[[ Record set, beginning ]]

`src/inc/dacc_pkg.sv`:
```
package dacc_pkg;
    // Register indices; byte address is four times the index
    localparam logic [5:0] IDX_CONTROL_A = 6'h00;
    localparam logic [5:0] IDX_CONTROL_B = 6'h01;
    localparam logic [5:0] IDX_EVENT_CONTROL = 6'h02;
    localparam logic [5:0] IDX_IRQ_ENABLE_CLEAR = 6'h04;
    localparam logic [5:0] IDX_IRQ_ENABLE_SET = 6'h05;
    localparam logic [5:0] IDX_IRQ_FLAGS = 6'h06;
    localparam logic [5:0] IDX_READY_STATUS = 6'h07;
    localparam logic [5:0] IDX_SAMPLE_DATA = 6'h08;
    localparam logic [5:0] IDX_SAMPLE_BUFFER = 6'h0C;
    localparam logic [5:0] IDX_SYNC_BUSY_FLAGS = 6'h10;
    localparam logic [5:0] IDX_DEBUG_CONTROL = 6'h18;

    // control_a fields
    localparam int CA_SOFT_RESET = 0;
    localparam int CA_ENABLE = 1;
    localparam int CA_KEEP_STANDBY = 6;
    // control_b fields
    localparam int CB_EXT_OUT = 0;
    localparam int CB_INT_OUT = 1;
    localparam int CB_LEFT_ALIGN = 2;
    localparam int CB_PUMP_DISABLE = 3;
    localparam int CB_DITHER = 5;
    localparam int CB_REF_LO = 6;
    // event_control fields
    localparam int EV_START_IN = 0;
    localparam int EV_EMPTY_OUT = 1;
    localparam int EV_INVERT = 2;
    // irq bit positions
    localparam int IRQ_UNDERRUN = 0;
    localparam int IRQ_EMPTY = 1;
    // sync_busy_flags positions
    localparam int SB_SOFT_RESET = 0;
    localparam int SB_ENABLE = 1;
    localparam int SB_DATA = 2;
    localparam int SB_BUFFER = 3;
    localparam int SB_COUNT = 4;

    // Valid-bit masks
    localparam logic [7:0] CA_MASK = 8'h43;
    localparam logic [7:0] CB_MASK = 8'hEF;
    localparam logic [7:0] EV_MASK = 8'h07;
    localparam logic [7:0] IRQ_MASK = 8'h03;

    // Reference encodings
    localparam logic [1:0] REF_INTERNAL = 2'h0;
    localparam logic [1:0] REF_ANALOG_SUPPLY = 2'h1;
    localparam logic [1:0] REF_EXTERNAL = 2'h2;

    // Dither layout
    localparam int DITHER_SUBS = 16;
    localparam int RIGHT_CODE_LO = 4;
    localparam int LEFT_CODE_LO = 6;
    localparam int LEFT_DITHER_LO = 2;
    localparam int PLAIN_LEFT_LO = 6;
    localparam logic [9:0] CODE_MAX = 10'h3FF;

    // Timing in ns, converted to cycles of the 4 ns clock
    localparam int CLK_PERIOD_NS = 4;
    localparam int SYNC_TIME_NS = 20;
    localparam int SYNC_CYCLES = (SYNC_TIME_NS + CLK_PERIOD_NS - 1) / CLK_PERIOD_NS;
    localparam int STARTUP_TIME_NS = 400;
    localparam int STARTUP_CYCLES = (STARTUP_TIME_NS + CLK_PERIOD_NS - 1) / CLK_PERIOD_NS;
endpackage : dacc_pkg

```
`src/logic/dacc_controller.sv`:
```
`timescale 1ns/1ps
// Summary of operation
// RL1 - Emit empty event when buffer empties, only while empty event output enabled.
// RL2 - Enabled start event moves buffer into data when ready, starting conversion; resynchronized.
// RL3 - Any of several start event sources triggers the start action.
// RL4 - Start edge is rising by default, falling when inversion bit set.
// RL5 - In standby keep output if keep bit set, else disable output buffer.
// RL6 - Synchronized write sets busy bit at once, clears after synchronization.
// RL7 - Synchronized write while its busy bit set is discarded with an error.
// RL8 - Soft reset, enable, data and buffer writes synchronize on busy bits 0-3.
// RL9 - Internal output enable routes code to comparator, together with external output.
// RL10 - Buffer and data registers form a two-entry FIFO advanced by start events.
// RL11 - Start event with empty buffer flags underrun and raises enabled interrupt.
// RL12 - Buffer becoming empty raises enabled empty interrupt request.
// RL13 - Pump follows low-voltage sense automatically; pump disable bit forces off.
// RL14 - Dither mode: data bits 13:4 give code, bits 3:0 dither.
// RL15 - Dither mode runs 16 sub-conversions, code or code plus one.
// RL16 - Dither mode reloads buffer every 16 starts; empty event and request follow.
// RL17 - Left aligned dither takes code from bits 15:6, dither from 5:2.
// RL18 - Byte and halfword accesses reach parts of wider registers.
// RL19 - Control B and event control accept writes only while disabled.
// RL20 - Enable bit reads back at once; takes effect after synchronization.
// RL21 - Soft reset restores registers, disables, discards other writes; writing zero ignored.
// RL22 - Reference select: 0 internal, 1 analog supply, 2 external, 3 reserved.
// RL23 - Any new value loaded into data starts a conversion; a data write landing while disabled loads without one.
// RL24 - Empty flag clears on write one or on new buffer data.
// RL25 - Discarded synchronized write answers the bus with an error.
module dacc_controller #(
    parameter int N_START_SRC = 2,
    parameter int SYNC_CYCLES = dacc_pkg::SYNC_CYCLES,
    parameter int STARTUP_CYCLES = dacc_pkg::STARTUP_CYCLES
) (
    // Clock and reset
    input wire logic clk_sys,
    input wire logic reset,
    // APB slave
    input wire logic psel,
    input wire logic penable,
    input wire logic pwrite,
    input wire logic [7:0] paddr,
    input wire logic [31:0] pwdata,
    input wire logic [3:0] pstrb,
    output logic [31:0] prdata,
    output logic pready,
    output logic pslverr,
    // Events and system state
    input wire logic [N_START_SRC-1:0] start_event,
    input wire logic standby,
    input wire logic debug_halt,
    input wire logic low_voltage,
    // Converter side
    output logic [9:0] dac_code,
    output logic conv_start,
    output logic external_output_en,
    output logic internal_output_en,
    output logic [1:0] reference_select,
    output logic pump_on,
    // Event, DMA and interrupt outputs
    output logic empty_event,
    output logic dma_req,
    output logic irq
);
    localparam int SUB_W = $clog2(dacc_pkg::DITHER_SUBS);
    localparam int UP_W = $clog2(STARTUP_CYCLES + 1);

    initial begin
        if (N_START_SRC < 1 || SYNC_CYCLES < 1 || STARTUP_CYCLES < 1) begin
            $error("dacc_controller: parameters must be at least 1");
        end
    end

    ////////////////////////////////////////////////////////////////////////////
    // Register state
    logic [7:0] control_a_r;
    logic [7:0] control_b_r;
    logic [7:0] event_control_r;
    logic [7:0] irq_enable_r;
    logic [7:0] irq_flags_r;
    logic [15:0] sample_data_r;
    logic [15:0] sample_buffer_r;
    logic [15:0] data_pend_r;
    logic [15:0] buf_pend_r;
    logic [7:0] debug_control_r;
    logic enabled_r;
    logic buf_full_r;
    logic ready_r;
    logic [UP_W-1:0] startup_cnt_r;
    logic [SUB_W-1:0] sub_cnt_r;
    logic [N_START_SRC-1:0] ev_meta_r;
    logic [N_START_SRC-1:0] ev_sync_r;
    logic [N_START_SRC-1:0] ev_prev_r;

    ////////////////////////////////////////////////////////////////////////////
    // APB decode
    logic [5:0] idx;
    logic aligned;
    logic access;
    logic wr;
    logic [dacc_pkg::SB_COUNT-1:0] sync_start;
    logic [dacc_pkg::SB_COUNT-1:0] sync_busy;
    logic [dacc_pkg::SB_COUNT-1:0] sync_done;
    logic wr_err;
    logic mapped;
    logic soft_clear;

    assign idx = paddr[7:2];
    assign aligned = (paddr[1:0] == 2'h0);
    assign access = psel && penable && !pready;
    assign wr = psel && penable && pready && pwrite && !pslverr;
    assign soft_clear = sync_done[dacc_pkg::SB_SOFT_RESET];

    always_comb begin
        mapped = aligned;
        case (idx)
            dacc_pkg::IDX_CONTROL_A, dacc_pkg::IDX_CONTROL_B, dacc_pkg::IDX_EVENT_CONTROL,
            dacc_pkg::IDX_IRQ_ENABLE_CLEAR, dacc_pkg::IDX_IRQ_ENABLE_SET, dacc_pkg::IDX_IRQ_FLAGS,
            dacc_pkg::IDX_READY_STATUS, dacc_pkg::IDX_SAMPLE_DATA, dacc_pkg::IDX_SAMPLE_BUFFER,
            dacc_pkg::IDX_SYNC_BUSY_FLAGS, dacc_pkg::IDX_DEBUG_CONTROL: begin
            end
            default: begin
                mapped = 1'b0;
            end
        endcase
    end

    // Error on a write whose synchronized target is still busy
    always_comb begin
        wr_err = 1'b0;
        if (pwrite) begin
            case (idx)
                dacc_pkg::IDX_CONTROL_A: begin
                    if (pstrb[0]) begin
                        if (pwdata[dacc_pkg::CA_SOFT_RESET]) begin
                            wr_err = sync_busy[dacc_pkg::SB_SOFT_RESET]; // RL7
                        end else begin
                            wr_err = sync_busy[dacc_pkg::SB_ENABLE]; // RL7
                        end
                    end
                end
                dacc_pkg::IDX_SAMPLE_DATA: wr_err = |pstrb[1:0] && sync_busy[dacc_pkg::SB_DATA]; // RL7
                dacc_pkg::IDX_SAMPLE_BUFFER: wr_err = |pstrb[1:0] && sync_busy[dacc_pkg::SB_BUFFER]; // RL7
                default: wr_err = 1'b0;
            endcase
        end
    end

    // Response one cycle into the access phase
    always_ff @(posedge clk_sys) begin
        if (reset) begin
            pready <= 1'b0;
            pslverr <= 1'b0;
            prdata <= '0;
        end else begin
            pready <= access;
            pslverr <= access && (!mapped || wr_err); // RL25
            prdata <= '0;
            if (access && !pwrite && mapped) begin
                case (idx)
                    dacc_pkg::IDX_CONTROL_A: prdata[7:0] <= control_a_r;
                    dacc_pkg::IDX_CONTROL_B: prdata[7:0] <= control_b_r;
                    dacc_pkg::IDX_EVENT_CONTROL: prdata[7:0] <= event_control_r;
                    dacc_pkg::IDX_IRQ_ENABLE_CLEAR: prdata[7:0] <= irq_enable_r;
                    dacc_pkg::IDX_IRQ_ENABLE_SET: prdata[7:0] <= irq_enable_r;
                    dacc_pkg::IDX_IRQ_FLAGS: prdata[7:0] <= irq_flags_r;
                    dacc_pkg::IDX_READY_STATUS: prdata[0] <= ready_r;
                    dacc_pkg::IDX_SAMPLE_DATA: prdata[15:0] <= sample_data_r;
                    dacc_pkg::IDX_SYNC_BUSY_FLAGS: prdata[dacc_pkg::SB_COUNT-1:0] <= sync_busy; // RL6
                    dacc_pkg::IDX_DEBUG_CONTROL: prdata[7:0] <= debug_control_r;
                    default: prdata <= '0;
                endcase
            end
        end
    end

    ////////////////////////////////////////////////////////////////////////////
    // Write synchronizers, busy bits 0..3
    always_comb begin
        sync_start = '0;
        if (wr && idx == dacc_pkg::IDX_CONTROL_A && pstrb[0]) begin
            if (pwdata[dacc_pkg::CA_SOFT_RESET]) begin
                sync_start[dacc_pkg::SB_SOFT_RESET] = 1'b1; // RL8
            end else begin
                sync_start[dacc_pkg::SB_ENABLE] = 1'b1; // RL8
            end
        end
        if (wr && idx == dacc_pkg::IDX_SAMPLE_DATA && |pstrb[1:0]) begin
            sync_start[dacc_pkg::SB_DATA] = 1'b1; // RL8
        end
        if (wr && idx == dacc_pkg::IDX_SAMPLE_BUFFER && |pstrb[1:0]) begin
            sync_start[dacc_pkg::SB_BUFFER] = 1'b1; // RL8
        end
    end

    genvar g;
    generate
        for (g = 0; g < dacc_pkg::SB_COUNT; g++) begin : g_sync
            dacc_sync_busy #(.CYCLES(SYNC_CYCLES)) u_busy ( // RL6
                .clk_sys(clk_sys),
                .reset(reset),
                .start(sync_start[g]),
                .busy(sync_busy[g]),
                .done(sync_done[g])
            );
        end
    endgenerate

    ////////////////////////////////////////////////////////////////////////////
    // Control registers
    always_ff @(posedge clk_sys) begin
        if (reset || soft_clear) begin // RL21
            control_a_r <= '0;
            control_b_r <= '0;
            event_control_r <= '0;
            irq_enable_r <= '0;
            enabled_r <= 1'b0;
        end else begin
            if (sync_done[dacc_pkg::SB_ENABLE]) begin
                enabled_r <= control_a_r[dacc_pkg::CA_ENABLE]; // RL20
            end
            if (wr && pstrb[0]) begin
                case (idx)
                    dacc_pkg::IDX_CONTROL_A: begin
                        if (pwdata[dacc_pkg::CA_SOFT_RESET]) begin
                            control_a_r[dacc_pkg::CA_SOFT_RESET] <= 1'b1; // RL21
                        end else begin
                            control_a_r <= pwdata[7:0] & dacc_pkg::CA_MASK; // RL20
                        end
                    end
                    dacc_pkg::IDX_CONTROL_B: begin
                        if (!enabled_r && !control_a_r[dacc_pkg::CA_ENABLE]) begin
                            control_b_r <= pwdata[7:0] & dacc_pkg::CB_MASK; // RL19
                        end
                    end
                    dacc_pkg::IDX_EVENT_CONTROL: begin
                        if (!enabled_r && !control_a_r[dacc_pkg::CA_ENABLE]) begin
                            event_control_r <= pwdata[7:0] & dacc_pkg::EV_MASK; // RL19
                        end
                    end
                    dacc_pkg::IDX_IRQ_ENABLE_CLEAR: irq_enable_r <= irq_enable_r & ~(pwdata[7:0] & dacc_pkg::IRQ_MASK);
                    dacc_pkg::IDX_IRQ_ENABLE_SET: irq_enable_r <= irq_enable_r | (pwdata[7:0] & dacc_pkg::IRQ_MASK);
                    default: begin
                    end
                endcase
            end
        end
    end

    // Survives soft reset
    always_ff @(posedge clk_sys) begin
        if (reset) begin
            debug_control_r <= '0;
        end else if (wr && pstrb[0] && idx == dacc_pkg::IDX_DEBUG_CONTROL) begin
            debug_control_r <= {7'h00, pwdata[0]};
        end
    end

    // Pending values, byte-lane merged
    always_ff @(posedge clk_sys) begin
        if (reset || soft_clear) begin
            data_pend_r <= '0;
            buf_pend_r <= '0;
        end else if (wr) begin
            if (idx == dacc_pkg::IDX_SAMPLE_DATA) begin
                data_pend_r[7:0] <= pstrb[0] ? pwdata[7:0] : sample_data_r[7:0]; // RL18
                data_pend_r[15:8] <= pstrb[1] ? pwdata[15:8] : sample_data_r[15:8]; // RL18
            end
            if (idx == dacc_pkg::IDX_SAMPLE_BUFFER) begin
                buf_pend_r[7:0] <= pstrb[0] ? pwdata[7:0] : sample_buffer_r[7:0]; // RL18
                buf_pend_r[15:8] <= pstrb[1] ? pwdata[15:8] : sample_buffer_r[15:8]; // RL18
            end
        end
    end

    ////////////////////////////////////////////////////////////////////////////
    // Start event input
    logic [N_START_SRC-1:0] ev_edge;
    logic start_hit;
    logic run_ok;

    always_ff @(posedge clk_sys) begin
        if (reset) begin
            ev_meta_r <= '0;
            ev_sync_r <= '0;
            ev_prev_r <= '0;
        end else begin
            ev_meta_r <= start_event; // RL2
            ev_sync_r <= ev_meta_r;
            ev_prev_r <= ev_sync_r;
        end
    end

    assign ev_edge = event_control_r[dacc_pkg::EV_INVERT] ? (ev_prev_r & ~ev_sync_r)
                                                         : (ev_sync_r & ~ev_prev_r); // RL4
    assign run_ok = enabled_r && ready_r && !(debug_halt && !debug_control_r[0]);
    assign start_hit = (|ev_edge) && event_control_r[dacc_pkg::EV_START_IN] && run_ok; // RL3

    // Startup time before ready
    always_ff @(posedge clk_sys) begin
        if (reset || soft_clear || !enabled_r) begin
            startup_cnt_r <= '0;
            ready_r <= 1'b0;
        end else if (!ready_r) begin
            if (startup_cnt_r == UP_W'(STARTUP_CYCLES - 1)) begin
                ready_r <= 1'b1;
            end else begin
                startup_cnt_r <= startup_cnt_r + 1'b1;
            end
        end
    end

    ////////////////////////////////////////////////////////////////////////////
    // Two-entry FIFO and dithering
    logic dither;
    logic need_load;
    logic load_from_buf;
    logic underrun;

    assign dither = control_b_r[dacc_pkg::CB_DITHER];
    assign need_load = !dither || sub_cnt_r == '0;
    assign load_from_buf = start_hit && need_load && buf_full_r; // RL10
    assign underrun = start_hit && need_load && !buf_full_r; // RL11

    always_ff @(posedge clk_sys) begin
        if (reset || soft_clear) begin
            sample_data_r <= '0;
            sample_buffer_r <= '0;
            buf_full_r <= 1'b0;
            sub_cnt_r <= '0;
        end else begin
            if (sync_done[dacc_pkg::SB_BUFFER]) begin
                sample_buffer_r <= buf_pend_r;
                buf_full_r <= 1'b1;
            end else if (load_from_buf) begin
                buf_full_r <= 1'b0; // RL10
            end
            if (load_from_buf) begin
                sample_data_r <= sample_buffer_r; // RL2
            end else if (sync_done[dacc_pkg::SB_DATA]) begin
                sample_data_r <= data_pend_r; // RL23
            end
            if (load_from_buf || sync_done[dacc_pkg::SB_DATA] || !dither) begin
                sub_cnt_r <= (dither && load_from_buf) ? SUB_W'(1) : '0; // RL16
            end else if (start_hit && !need_load) begin
                sub_cnt_r <= sub_cnt_r + 1'b1; // RL15
            end
        end
    end

    // Code selection, from the word this edge loads
    logic [15:0] data_now;
    logic [9:0] base_code;
    logic [3:0] dither_bits;
    logic [SUB_W-1:0] sub_now;
    logic bump;

    assign data_now = load_from_buf ? sample_buffer_r : sync_done[dacc_pkg::SB_DATA] ? data_pend_r : sample_data_r;

    always_comb begin
        if (control_b_r[dacc_pkg::CB_LEFT_ALIGN]) begin
            base_code = data_now[dacc_pkg::LEFT_CODE_LO +: 10]; // RL17
            dither_bits = data_now[dacc_pkg::LEFT_DITHER_LO +: 4]; // RL17
        end else if (dither) begin
            base_code = data_now[dacc_pkg::RIGHT_CODE_LO +: 10]; // RL14
            dither_bits = data_now[3:0]; // RL14
        end else begin
            base_code = data_now[9:0];
            dither_bits = 4'h0;
        end
    end

    assign sub_now = sub_cnt_r;
    assign bump = dither && (sub_now < dither_bits) && (base_code != dacc_pkg::CODE_MAX); // RL15

    ////////////////////////////////////////////////////////////////////////////
    // Flags, events and outputs
    logic flag_clr_wr;
    logic new_conv;

    assign flag_clr_wr = wr && pstrb[0] && idx == dacc_pkg::IDX_IRQ_FLAGS;
    assign new_conv = start_hit && !underrun || (sync_done[dacc_pkg::SB_DATA] && enabled_r); // RL23

    always_ff @(posedge clk_sys) begin
        if (reset || soft_clear) begin
            irq_flags_r <= '0;
        end else begin
            if (underrun) begin
                irq_flags_r[dacc_pkg::IRQ_UNDERRUN] <= 1'b1; // RL11
            end else if (flag_clr_wr && pwdata[dacc_pkg::IRQ_UNDERRUN]) begin
                irq_flags_r[dacc_pkg::IRQ_UNDERRUN] <= 1'b0;
            end
            if (load_from_buf) begin
                irq_flags_r[dacc_pkg::IRQ_EMPTY] <= 1'b1; // RL12
            end else if ((flag_clr_wr && pwdata[dacc_pkg::IRQ_EMPTY]) || sync_done[dacc_pkg::SB_BUFFER]) begin
                irq_flags_r[dacc_pkg::IRQ_EMPTY] <= 1'b0; // RL24
            end
        end
    end

    always_ff @(posedge clk_sys) begin
        if (reset || soft_clear) begin
            dac_code <= '0;
            conv_start <= 1'b0;
            empty_event <= 1'b0;
            dma_req <= 1'b0;
            irq <= 1'b0;
        end else begin
            conv_start <= new_conv;
            if (new_conv) begin
                dac_code <= base_code + {9'h000, bump};
            end
            empty_event <= load_from_buf && event_control_r[dacc_pkg::EV_EMPTY_OUT]; // RL1
            dma_req <= enabled_r && !buf_full_r && !sync_busy[dacc_pkg::SB_BUFFER]; // RL16
            irq <= |(irq_flags_r & irq_enable_r & dacc_pkg::IRQ_MASK); // RL12
        end
    end

    always_ff @(posedge clk_sys) begin
        if (reset) begin
            external_output_en <= 1'b0;
            internal_output_en <= 1'b0;
            reference_select <= dacc_pkg::REF_INTERNAL;
            pump_on <= 1'b0;
        end else begin
            external_output_en <= enabled_r && control_b_r[dacc_pkg::CB_EXT_OUT]
                && !(standby && !control_a_r[dacc_pkg::CA_KEEP_STANDBY]); // RL5
            internal_output_en <= enabled_r && control_b_r[dacc_pkg::CB_INT_OUT]; // RL9
            reference_select <= control_b_r[dacc_pkg::CB_REF_LO +: 2]; // RL22
            pump_on <= enabled_r && low_voltage && !control_b_r[dacc_pkg::CB_PUMP_DISABLE]; // RL13
        end
    end
endmodule : dacc_controller

```
`src/logic/dacc_sync_busy.sv`:
```
`timescale 1ns/1ps
module dacc_sync_busy #(
    parameter int CYCLES = 5
) (
    // Clock and reset
    input wire logic clk_sys,
    input wire logic reset,
    // Request
    input wire logic start,
    // Status
    output logic busy,
    output logic done
);
    localparam int CW = $clog2(CYCLES + 1);

    initial begin
        if (CYCLES < 1) begin
            $error("dacc_sync_busy: CYCLES must be at least 1");
        end
    end

    logic [CW-1:0] count_r;

    always_ff @(posedge clk_sys) begin
        if (reset) begin
            count_r <= '0;
            busy <= 1'b0;
            done <= 1'b0;
        end else begin
            done <= 1'b0;
            if (start && !busy) begin
                busy <= 1'b1;
                count_r <= CW'(CYCLES - 1);
            end else if (busy) begin
                if (count_r == '0) begin
                    busy <= 1'b0;
                    done <= 1'b1;
                end else begin
                    count_r <= count_r - 1'b1;
                end
            end
        end
    end
endmodule : dacc_sync_busy

```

[[ Record set, end ]]

Please count up the lines above that include the string "only" and respond with the total alone.

Task solution - 2